(Records for this exercise begins)
This design comes from an exercise in tuning for small area, a short achievable clock period and few clock cycles on the open sky130 flow, not from production work.
No activity file was given, so power comes from the tool's default toggle rates.

Setup of run 4:
Design bdd_deframer, start of the top module:
module bdd_deframer (
    input  wire        clk,
    input  wire        rst,
    input  wire        in_valid,
    input  wire [7:0]  in_data,
    output wire        in_ready,
    output wire        out_valid,
    output wire [7:0]  out_data,
    input  wire        out_ready,
    output wire        chunk_done,
    output reg         locked,
    output reg         sel,
    output reg  [15:0] frame_count,
    output reg  [15:0] fcs_err_count,
    output reg  [15:0] in_byte_count,
    output reg  [15:0] out_byte_count
);
Size: ~940 flip-flops, ~0.042 mm2 of cells after synthesis.
clock: 10.0 ns
lec_check: 0
cap_margin: 20
core_margin: 2
core_utilization: 40
setup_slack_margin: 5
slew_margin: 20
run.sh (not shown) runs the stock make flow with config.mk's settings and CLKGATE_MAP_FILE= SYNTH_SCRIPT=/design/flow/synth_recipe.tcl, a recipe that flattens the netlist after the stock synthesis.
Setup changes, run 4 to run 5
--- a/flow/design.v
+++ b/flow/design.v
@@ -310,21 +310,21 @@
     always @(posedge clk) begin
         if (rst_r) stall <= 1'b0;
         else     stall <= stall_n;
     end
     reg  in_rdy;
     always @(posedge clk)
         in_rdy <= (rst_r || !stall_n) && !rst;
     wire adv   = !stall;
     reg  [5:0] byte_idx;
     reg  [1:0] phase;
-    reg        r_v, r_first, r_last, r_eval;
+    reg        r_v, r_first, r_last, r_eval, r_clr0, r_clr1;
     reg  [7:0] r_byte;
     assign in_ready = in_rdy;
     wire take   = in_valid && in_ready;
     wire [15:0] bidx_inc = add16({10'd0, byte_idx}, 16'd0, 1'b1);
     always @(posedge clk) begin
         if (rst_r) begin
             byte_idx <= 6'd0;
             phase    <= 2'd0;
             r_v      <= 1'b0;
         end else if (adv) begin
@@ -338,26 +338,28 @@
                 end
             end
         end
     end
     always @(posedge clk) begin
         if (adv) begin
             r_byte  <= in_data;
             r_first <= (byte_idx == 6'd0);
             r_last  <= (byte_idx == CHUNK_SIZE - 1);
             r_eval  <= (phase == 2'd0);
+            r_clr0  <= (phase == 2'd0) && (byte_idx == 6'd0) &&  sel;
+            r_clr1  <= (phase == 2'd0) && (byte_idx == 6'd0) && !sel;
         end
     end
     reg  q_v, q_first, q_last, q_eval;      
     reg  p_v, p_first, p_last, p_eval;      
-    wire clr0  = r_eval && r_first &&  sel;
-    wire clr1  = r_eval && r_first && !sel;
+    wire clr0  = r_clr0;
+    wire clr1  = r_clr1;
     wire step0 = p_v && (p_eval || !sel);
     wire step1 = p_v && (p_eval ||  sel);
     wire       good0, good1, ce0, ce1, gr0, gr1;
     wire [1:0] nev0, nev1;
     wire [4:0] len0, len1;
     wire [7:0] rd0, rd1;
     bdd_dec #(.MAX_FRAME(MAX_FRAME), .MIN_FRAME(MIN_FRAME)) u_dec0 (
         .clk(clk), .rst(rst_r), .adv(adv),
         .a_v(r_v), .b_v(q_v), .clr(clr0), .bits(r_byte),
         .step(step0), .commit(!sel), .good(good0), .ce(ce0), .nev(nev0), .good_raw(gr0), .len(len0),
@@ -395,23 +397,37 @@
     wire [4:0] len_sel  = sel ? len1  : len0;
     reg  [7:0] d_prev;
     reg  [8:0] d_tot;
     reg  [1:0] pn1, pn0;
     reg        pg0, pg1;
     wire [2:0] fe_a = {1'b0, pn1} + {2'b00, pg0};      
     wire [2:0] fe_b = {1'b0, pn0} + {2'b00, pg1};
     wire [2:0] pend = fe_a - fe_b;                      
     reg        sw_cyc, d_fix;
     wire [15:0] d_app = add16({{7{d_tot[8]}}, d_tot}, {{13{pend[2]}}, pend}, 1'b0);
-    wire       d_neg  = d_app[8];
-    wire       d_zero = (d_app[8:0] == 9'd0);
-    wire do_switch = sw_cyc && (sel ? (!d_neg && !d_zero) : d_neg);
+    function slt9;                        
+        input [8:0] a;
+        input [8:0] b;
+        begin
+            slt9 = (a[8] != b[8]) ? a[8] : (a[7:0] < b[7:0]);
+        end
+    endfunction
+    wire [6:0] lt_k, gt_k;                
+    genvar gk;
+    generate
+        for (gk = 0; gk < 7; gk = gk + 1) begin : g_k
+            assign lt_k[gk] = slt9(d_tot, gk - 3);
+            assign gt_k[gk] = slt9(gk - 3, d_tot);
+        end
+    endgenerate
+    wire [2:0] mp_i = 3'd3 - pend;        
+    wire do_switch = sw_cyc && (sel ? gt_k[mp_i] : lt_k[mp_i]);
     wire [15:0] d_cur = add16({{7{d_tot[8]}}, d_tot}, {8'hFF, ~d_prev}, 1'b1);    
     always @(posedge clk) begin
         if (rst_r) begin
             sel    <= 1'b0;
             d_prev <= 8'd0;
             d_tot  <= 9'd0;
             pn1    <= 2'd0;
             pn0    <= 2'd0;
             pg0    <= 1'b0;
             pg1    <= 1'b0;
Notes after the runs:
- Sequential cell area essentially unchanged between run 5 and run 4.
- [run 5 vs run 4] maximum number of pins on one net before global-route repair: lower in run 5
- | vertical extent of the die | run 4 vs run 5 | ≈ equal |
- Run 5 vs. run 4: synthesis-stage register bit count did not really move, post-route total power went down, met3 usage in global routing went down, post-synthesis to final-layout area growth went up.
- In the metrics for run 5 and run 4, the one carrying the lower non-clock buffer count is run 5.
- Cmp run 5 vs run 4: final worst setup slack higher in run 5
Function was not checked in any run of this note: the RTL went through the layout flow alone.

[static timing again, ports no longer ideal]
In the flow no input, the clock included, has a driving cell. The finished layouts below were timed again as built, in two steps.
Step 1, drivers: a clkbuf_16 drives clk and a buf_2 each remaining input, both assumed.
Step 2 moves the port delays by t, midway between the first and last clock arrival at a register: inputs arrive t later, outputs are due t later. That takes back most of the time a late clock gives input paths.
Slacks: ideal / step 1 / step 2; pairs: ideal / step 1.
| run | shift t [ns] | setup WS [ns] | worst data-port slew with drivers (ns) |
|---|---|---|---|
| run 4 | 0.723 | 5.552 / 5.491 / 5.829 | 0.04 |
| run 5 | 0.730 | 5.835 / 5.767 / 6.169 | 0.04 |
After both steps setup and hold are still met in every run listed.
Source: an optimization exercise on an open RTL-to-GDS flow (aim: small area, a short achievable clock period and few clock cycles per item). Production flows keep margins and buffers that such runs may drop. RTL that was checked went through simulation tests only; none was proved equivalent to the original. Function not checked in runs 1 and 6 to 8: the RTL went through the layout flow alone.

==> flow/design.v, too long to show whole: its modules and the start of the top module <==
// module aes_sbox: 254 lines
// module aes_fwd_tmap: 23 lines
// module aes_inv_sbox: 244 lines
// module aes_inv_tmap: 27 lines
// module sbox_inv16: 9 lines
// module sbox_inv16_b0: 10 lines
// module sbox_inv16_b1: 10 lines
// module sbox_inv16_b2: 10 lines
// module sbox_inv16_b3: 10 lines
// module sb_xor2: 1 lines
// module sb_xnor2: 1 lines
// module sb_nand2: 1 lines
// module sb_nandn: 1 lines
// module sb_nor2: 1 lines
// module sb_inv: 1 lines
// module aes_inv_mix_col: 437 lines
// module cbc_aes_dec: 201 lines
module cbc_aes_dec (
    input  wire         clk,
    input  wire         rst,         
    input  wire         key_load,    
    input  wire [127:0] key_in,
    input  wire         iv_load,     
    input  wire [127:0] iv_in,
    input  wire         blk_valid,   
    input  wire [127:0] blk_in,
    output reg          ready,
    output reg          out_valid,   
    output reg  [127:0] out_data
);
  // ...
==> flow/flow/run.sh <==
#!/bin/bash
# The standard layout (the standard.sh, unchanged synthesis), with
#  - the port buffers made with the smallest buffer cell (every port still gets one).
export SETUP_SLACK_MARGIN=6.8
export BUFFER_PORTS_ARGS="-buffer_cell sky130_fd_sc_hd__buf_1"
bash standard.sh > standard.log 2>&1
==> flow/standard.sh <==
#!/bin/bash
# synth_recipe.tcl (not shown) runs the flow's synth.tcl, then flattens the netlist and writes it again
# the make line also repeats each setting of config.mk as NAME=value (left out here)
make -C /OpenROAD-flow-scripts/flow DESIGN_CONFIG=/design/flow/config.mk WORK_HOME=/design/flow/orfs CLKGATE_MAP_FILE= SYNTH_SCRIPT=/design/flow/synth_recipe.tcl "${@:-finish}"
==> flow/config.mk <==
export PLATFORM = sky130hd
export DESIGN_NAME = cbc_aes_dec
export DESIGN_NICKNAME = cbc_aes_dec
export VERILOG_FILES = /design/flow/design.v
export SDC_FILE = /design/flow/constraint.sdc
export NUM_CORES = 8
export LEC_CHECK = 0
export CAP_MARGIN = 20
export CORE_MARGIN = 2
export CORE_UTILIZATION = 60
export CTS_CLUSTER_DIAMETER = 80
export CTS_CLUSTER_SIZE = 24
export SLEW_MARGIN = 20
export SYNTH_HIERARCHICAL = 1
==> flow/constraint.sdc <==
create_clock -name core_clock -period 10.0 [get_ports {clk}]
set_input_delay 2.0000 -clock core_clock [delete_from_list [all_inputs] [get_ports {clk}]]
set_output_delay 2.0000 -clock core_clock [all_outputs]
set_load 0.01 [all_outputs]
Background: an optimization exercise with open tools, aiming at small area, a short achievable clock period and few clock cycles. Do not read the settings as production practice.
In this exercise RTL edits were held to simulation tests only and were not proved equivalent to the original.
Power is estimated from default activity; no workload was simulated.

==> design/flow/config.mk <==
export PLATFORM = sky130hd
export DESIGN_NAME = cipher_core
export DESIGN_NICKNAME = cipher_core
export VERILOG_FILES = /design/flow/design.v
export SDC_FILE = /design/flow/constraint.sdc
export NUM_CORES = 4
export LEC_CHECK = 0
export CAP_MARGIN = 40
export CORE_MARGIN = 2
export CORE_UTILIZATION = 30
export PLACE_DENSITY = 0.45
export SETUP_SLACK_MARGIN = 3
export SLEW_MARGIN = 40
==> design/flow/design.v <==
module des_ip (
    input  wire [63:0] x,
    output wire [63:0] y
);
    assign y = {x[6], x[14], x[22], x[30], x[38], x[46], x[54], x[62], x[4], x[12], x[20], x[28], x[36], x[44], x[52], x[60], x[2], x[10], x[18], x[26], x[34], x[42], x[50], x[58], x[0], x[8], x[16], x[24], x[32], x[40], x[48], x[56], x[7], x[15], x[23], x[31], x[39], x[47], x[55], x[63], x[5], x[13], x[21], x[29], x[37], x[45], x[53], x[61], x[3], x[11], x[19], x[27], x[35], x[43], x[51], x[59], x[1], x[9], x[17], x[25], x[33], x[41], x[49], x[57]};
endmodule
module des_fp (
    input  wire [63:0] x,
    output wire [63:0] y
);
    assign y = {x[24], x[56], x[16], x[48], x[8], x[40], x[0], x[32], x[25], x[57], x[17], x[49], x[9], x[41], x[1], x[33], x[26], x[58], x[18], x[50], x[10], x[42], x[2], x[34], x[27], x[59], x[19], x[51], x[11], x[43], x[3], x[35], x[28], x[60], x[20], x[52], x[12], x[44], x[4], x[36], x[29], x[61], x[21], x[53], x[13], x[45], x[5], x[37], x[30], x[62], x[22], x[54], x[14], x[46], x[6], x[38], x[31], x[63], x[23], x[55], x[15], x[47], x[7], x[39]};
endmodule
module des_e (
    input  wire [31:0] x,
    output wire [47:0] y
);
    assign y = {x[0], x[31], x[30], x[29], x[28], x[27], x[28], x[27], x[26], x[25], x[24], x[23], x[24], x[23], x[22], x[21], x[20], x[19], x[20], x[19], x[18], x[17], x[16], x[15], x[16], x[15], x[14], x[13], x[12], x[11], x[12], x[11], x[10], x[9], x[8], x[7], x[8], x[7], x[6], x[5], x[4], x[3], x[4], x[3], x[2], x[1], x[0], x[31]};
endmodule
module des_p (
    input  wire [31:0] x,
    output wire [31:0] y
);
    assign y = {x[16], x[25], x[12], x[11], x[3], x[20], x[4], x[15], x[31], x[17], x[9], x[6], x[27], x[14], x[1], x[22], x[30], x[24], x[8], x[18], x[0], x[5], x[29], x[23], x[13], x[19], x[2], x[26], x[10], x[21], x[28], x[7]};
endmodule
module des_pc1 (
    input  wire [63:0] x,
    output wire [55:0] y
);
    assign y = {x[7], x[15], x[23], x[31], x[39], x[47], x[55], x[63], x[6], x[14], x[22], x[30], x[38], x[46], x[54], x[62], x[5], x[13], x[21], x[29], x[37], x[45], x[53], x[61], x[4], x[12], x[20], x[28], x[1], x[9], x[17], x[25], x[33], x[41], x[49], x[57], x[2], x[10], x[18], x[26], x[34], x[42], x[50], x[58], x[3], x[11], x[19], x[27], x[35], x[43], x[51], x[59], x[36], x[44], x[52], x[60]};
endmodule
module des_pc2 (
    input  wire [55:0] x,
    output wire [47:0] y
);
    assign y = {x[42], x[39], x[45], x[32], x[55], x[51], x[53], x[28], x[41], x[50], x[35], x[46], x[33], x[37], x[44], x[52], x[30], x[48], x[40], x[49], x[29], x[36], x[43], x[54], x[15], x[4], x[25], x[19], x[9], x[1], x[26], x[16], x[5], x[11], x[23], x[8], x[12], x[7], x[17], x[0], x[22], x[3], x[10], x[14], x[6], x[20], x[27], x[24]};
endmodule
Context: an optimization exercise on an open-source flow, tuned for small area. The choices shown serve that exercise and are no tape-out recipe. Only simulation tests tie the RTL to the original design; equivalence was not proved. Power figures rest on the tool's default switching activity, not on a simulated workload.

// qspi_core
module qspi_core (
    input  wire           clk,
    input  wire           rst,
    input  wire           cs_raw,
    input  wire           clk_raw,
    input  wire [3:0]     dq_in,
    output wire [3:0]     dq_out,
    output wire           dq_oe,
    output wire           dir_out,
    input  wire [7:0]     p_valid,
    input  wire [1023:0]  p_pkt,
    input  wire [39:0]    p_bc,
    output wire [7:0]     ack,
    output wire [127:0]   pkt_out,
    output wire [4:0]     bc_out,
    output wire [3:0]     flags_out,
    output wire [7:0]     valid,
    input  wire [7:0]     p_ready,
    output wire           rx_ready
);
    reg cs_ff0, cs_ff1, cs_prev;
    reg clk_ff0, clk_ff1, clk_prev;
    always @(posedge clk) begin
        if (rst) begin
            cs_ff0   <= 1'b1;
            cs_ff1   <= 1'b1;
            cs_prev  <= 1'b1;
            clk_ff0  <= 1'b0;
            clk_ff1  <= 1'b0;
            clk_prev <= 1'b0;
        end else begin
            cs_ff0   <= cs_raw;
            cs_ff1   <= cs_ff0;
            cs_prev  <= cs_ff1;
            clk_ff0  <= clk_raw;
            clk_ff1  <= clk_ff0;
            clk_prev <= clk_ff1;
        end
    end
    wire cs_s     = cs_ff1;
    wire cs_fall  =  cs_prev & ~cs_ff1;
    wire cs_rise  = ~cs_prev &  cs_ff1;
    wire clk_rise = ~clk_prev &  clk_ff1;
    wire clk_fall =  clk_prev & ~clk_ff1;
    reg [5:0] rx_cnt;
    always @(posedge clk) begin
        if (rst | cs_s)
            rx_cnt <= 6'd0;
        else if (clk_rise)
            rx_cnt <= rx_cnt + 1'b1;
    end
    assign rx_ready = (rx_cnt == 6'd32);
    localparam [3:0] S_START  = 4'd0,
                     S_IDLE   = 4'd1,
                     S_OK     = 4'd2,
                     S_WSD1   = 4'd3,
                     S_WSD2   = 4'd4,
                     S_RECV   = 4'd5,
                     S_HSH    = 4'd6,
                     S_WTXN   = 4'd7,
                     S_SEVT   = 4'd8,
                     S_SNEVT  = 4'd9,
                     S_PEVT   = 4'd10,
  ...
Size in the first run: roughly 280 flip-flops.
==> flow/config.mk <==
export PLATFORM = sky130hd
export DESIGN_NAME = qspi_core
export DESIGN_NICKNAME = qspi_core
export VERILOG_FILES = /design/flow/design.v
export SDC_FILE = /design/flow/constraint.sdc
export NUM_CORES = 4
export LEC_CHECK = 0
export CAP_MARGIN = 20
export CORE_AREA = 10 10 430 430
export DIE_AREA = 0 0 440 440
export SLEW_MARGIN = 20
export SYNTH_HIERARCHICAL = 1
export SYNTH_MINIMUM_KEEP_SIZE = 0
==> flow/constraint.sdc <==
create_clock -name core_clock -period 5.0 [get_ports {clk}]
set_input_delay 1.0000 -clock core_clock [delete_from_list [all_inputs] [get_ports {clk}]]
set_output_delay 1.0000 -clock core_clock [all_outputs]
set_load 0.01 [all_outputs]
standard.sh (not shown) runs the stock make flow with config.mk's settings and CLKGATE_MAP_FILE= SYNTH_SCRIPT=/design/flow/synth_recipe.tcl, a recipe that flattens the netlist after the stock synthesis.
==> flow/flow/run.sh <==
#!/bin/bash
# Layout flow: the standard ORFS flow, with the port buffers made of
# the smallest buffer cell instead of the resizer's default choice.
set -euo pipefail
export BUFFER_PORTS_ARGS="-buffer_cell sky130_fd_sc_hd__buf_1"
bash standard.sh finish > standard_flow.log 2>&1
Next try:
- CAP_MARGIN: 20 -> 10
- CTS_BUF_LIST: unset -> sky130_fd_sc_hd__clkbuf_4
- SLEW_MARGIN: 20 -> 10
Outcome:
- power goes down by 4.4%
- die area is unchanged
- maximum frequency decreases by 4.3%
- utilization came out higher by 0.55 points

## the reference run
Another version of the RTL of qspi_core (not shown whole).
Size in the first run: roughly 1300 cells after synthesis, ~1200 I/O pins.
// qspi_core
module qspi_core (
    input  wire           clk,
    input  wire           rst,
    input  wire           cs_raw,
    input  wire           clk_raw,
    input  wire [3:0]     dq_in,
    output wire [3:0]     dq_out,
    output wire           dq_oe,
    output wire           dir_out,
    input  wire [7:0]     p_valid,
    input  wire [1023:0]  p_pkt,
    input  wire [39:0]    p_bc,
    output wire [7:0]     ack,
    output wire [127:0]   pkt_out,
    output wire [4:0]     bc_out,
    output wire [3:0]     flags_out,
    output wire [7:0]     valid,
    input  wire [7:0]     p_ready,
    output wire           rx_ready
);
clock: 5.0 ns
lec_check: 0
cap_margin: 20
core_area: 6 6 354 354
die_area: 0 0 360 360
slew_margin: 20
synth_hierarchical: 1
synth_minimum_keep_size: 0
==> flow/flow/run.sh <==
#!/bin/bash
# Layout flow: the standard ORFS flow with changes that only save cell
# area:
#  - the port buffers are the smallest buffer cell (one per port, as the
#    standard flow places them),
#  - clock tree synthesis uses clkbuf_8 with tighter sink clusters and no
#    dummy loads,
#  - after global routing, gates off the critical paths are downsized.
set -euo pipefail
export BUFFER_PORTS_ARGS="-buffer_cell sky130_fd_sc_hd__buf_1"
export CTS_ARGS="-sink_clustering_enable -repair_clock_nets -dont_use_dummy_load -sink_clustering_size 15 -sink_clustering_max_diameter 80 -buf_list sky130_fd_sc_hd__clkbuf_8"
export RECOVER_POWER=100
bash standard.sh finish > standard_flow.log 2>&1
The reference run: flow complete, layout not clean; failing: capacitance limit, slew limit
Inputs modified between the reference run and the trial run:
Settings: CORE_AREA: 6 6 354 354 -> 70 70 290 290.
--- a/flow/flow/run.sh
+++ b/flow/flow/run.sh
@@ -7,2 +7 @@
-#    dummy loads,
-#  - after global routing, gates off the critical paths are downsized.
+#    dummy loads.
@@ -12 +10,0 @@
-export RECOVER_POWER=100
Sort the reference run and the trial run by number of non-clock buffers asc -> top: the trial run. The trial run closes out successfully: all stages finished, all timing, DRC and antenna checks passed. Sort the reference run and the trial run by largest net degree at the start of global routing, ascending, and the trial run comes first. [compare] base=the reference run new=the trial run: final area has decreased; minimum setup slack in the final design increased by 250 ps relative to the old numbers; number of logic stages on the critical path including buffering rose by 4; portion of the clock cycle consumed by the worst path in the final layout went down. The trial run against the reference run: clock tree buffer count of the final layout now smaller; fraction of area in multi-input gates now larger; site row count now smaller; inserted tap cell count now smaller; wire length per cell after detailed routing now larger.

-- re-timing with driven ports --
In the flow no input, the clock included, has a driving cell. The finished layouts below were timed again as built, in two steps. Step 1: set_driving_cell puts a clkbuf_16 on clk and a buf_2 on each other input, an assumption about the parent block. Step 2 moves the port delays by t, midway between the first and last clock arrival at a register: inputs arrive t later, outputs are due t later. That takes back most of the time a late clock gives input paths. Slacks: ideal / step 1 / step 2; pairs: ideal / step 1.
| run | t, ns | setup WS [ns] | worst hold slack (ns) | worst setup path at the end | worst register clock-pin slew, ns |
|---|---|---|---|---|---|
| the first run of note 1 | 0.732 | 0.577 / 0.489 / 1.222 | 0.416 / 0.416 / 0.416 | register to output | 0.07 / 0.07 |
| the second run of note 1 | 1.111 | 0.377 / 0.286 / 0.522 | 0.205 / 0.149 / 0.420 | register to register | 0.09 / 0.09 |
| the reference run | 0.757 | 0.320 / 0.320 / -0.076 | 0.423 / 0.423 / 0.423 | input to register | 0.11 / 0.11 |
| the trial run | 0.641 | 0.567 / 0.506 / 1.147 | 0.411 / 0.411 / 0.411 | register to output | 0.11 / 0.11 |
For the reference run, which loses most, drivers alone change the setup slack by 0.000 ns; drivers and shift together by -0.396 ns.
(Records for this exercise ends)
__Task goal__
Report each line of the data in which "pins" occurs.

__Result of the exercise__
- [run 5 vs run 4] maximum number of pins on one net before global-route repair: lower in run 5
Size in the first run: roughly 1300 cells after synthesis, ~1200 I/O pins.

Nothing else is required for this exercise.